§ Collected data:
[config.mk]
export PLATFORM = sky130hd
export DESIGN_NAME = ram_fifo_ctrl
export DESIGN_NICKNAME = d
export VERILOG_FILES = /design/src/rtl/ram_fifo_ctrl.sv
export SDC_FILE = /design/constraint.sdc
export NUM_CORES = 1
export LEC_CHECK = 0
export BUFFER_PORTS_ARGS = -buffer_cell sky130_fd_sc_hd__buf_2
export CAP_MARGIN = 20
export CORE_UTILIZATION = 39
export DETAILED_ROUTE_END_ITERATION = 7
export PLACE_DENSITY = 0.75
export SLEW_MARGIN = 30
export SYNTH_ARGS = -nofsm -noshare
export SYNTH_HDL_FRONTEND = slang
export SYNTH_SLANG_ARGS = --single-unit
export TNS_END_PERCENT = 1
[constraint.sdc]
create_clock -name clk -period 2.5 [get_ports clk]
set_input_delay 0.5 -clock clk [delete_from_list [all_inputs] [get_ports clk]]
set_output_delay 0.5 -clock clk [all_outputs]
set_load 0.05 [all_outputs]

§ What you are asked to do:
Extract exactly the leading lines of the data, stopping at and including the line with "export CAP_MARGIN = 20".

§ Response:
[config.mk]
export PLATFORM = sky130hd
export DESIGN_NAME = ram_fifo_ctrl
export DESIGN_NICKNAME = d
export VERILOG_FILES = /design/src/rtl/ram_fifo_ctrl.sv
export SDC_FILE = /design/constraint.sdc
export NUM_CORES = 1
export LEC_CHECK = 0
export BUFFER_PORTS_ARGS = -buffer_cell sky130_fd_sc_hd__buf_2
export CAP_MARGIN = 20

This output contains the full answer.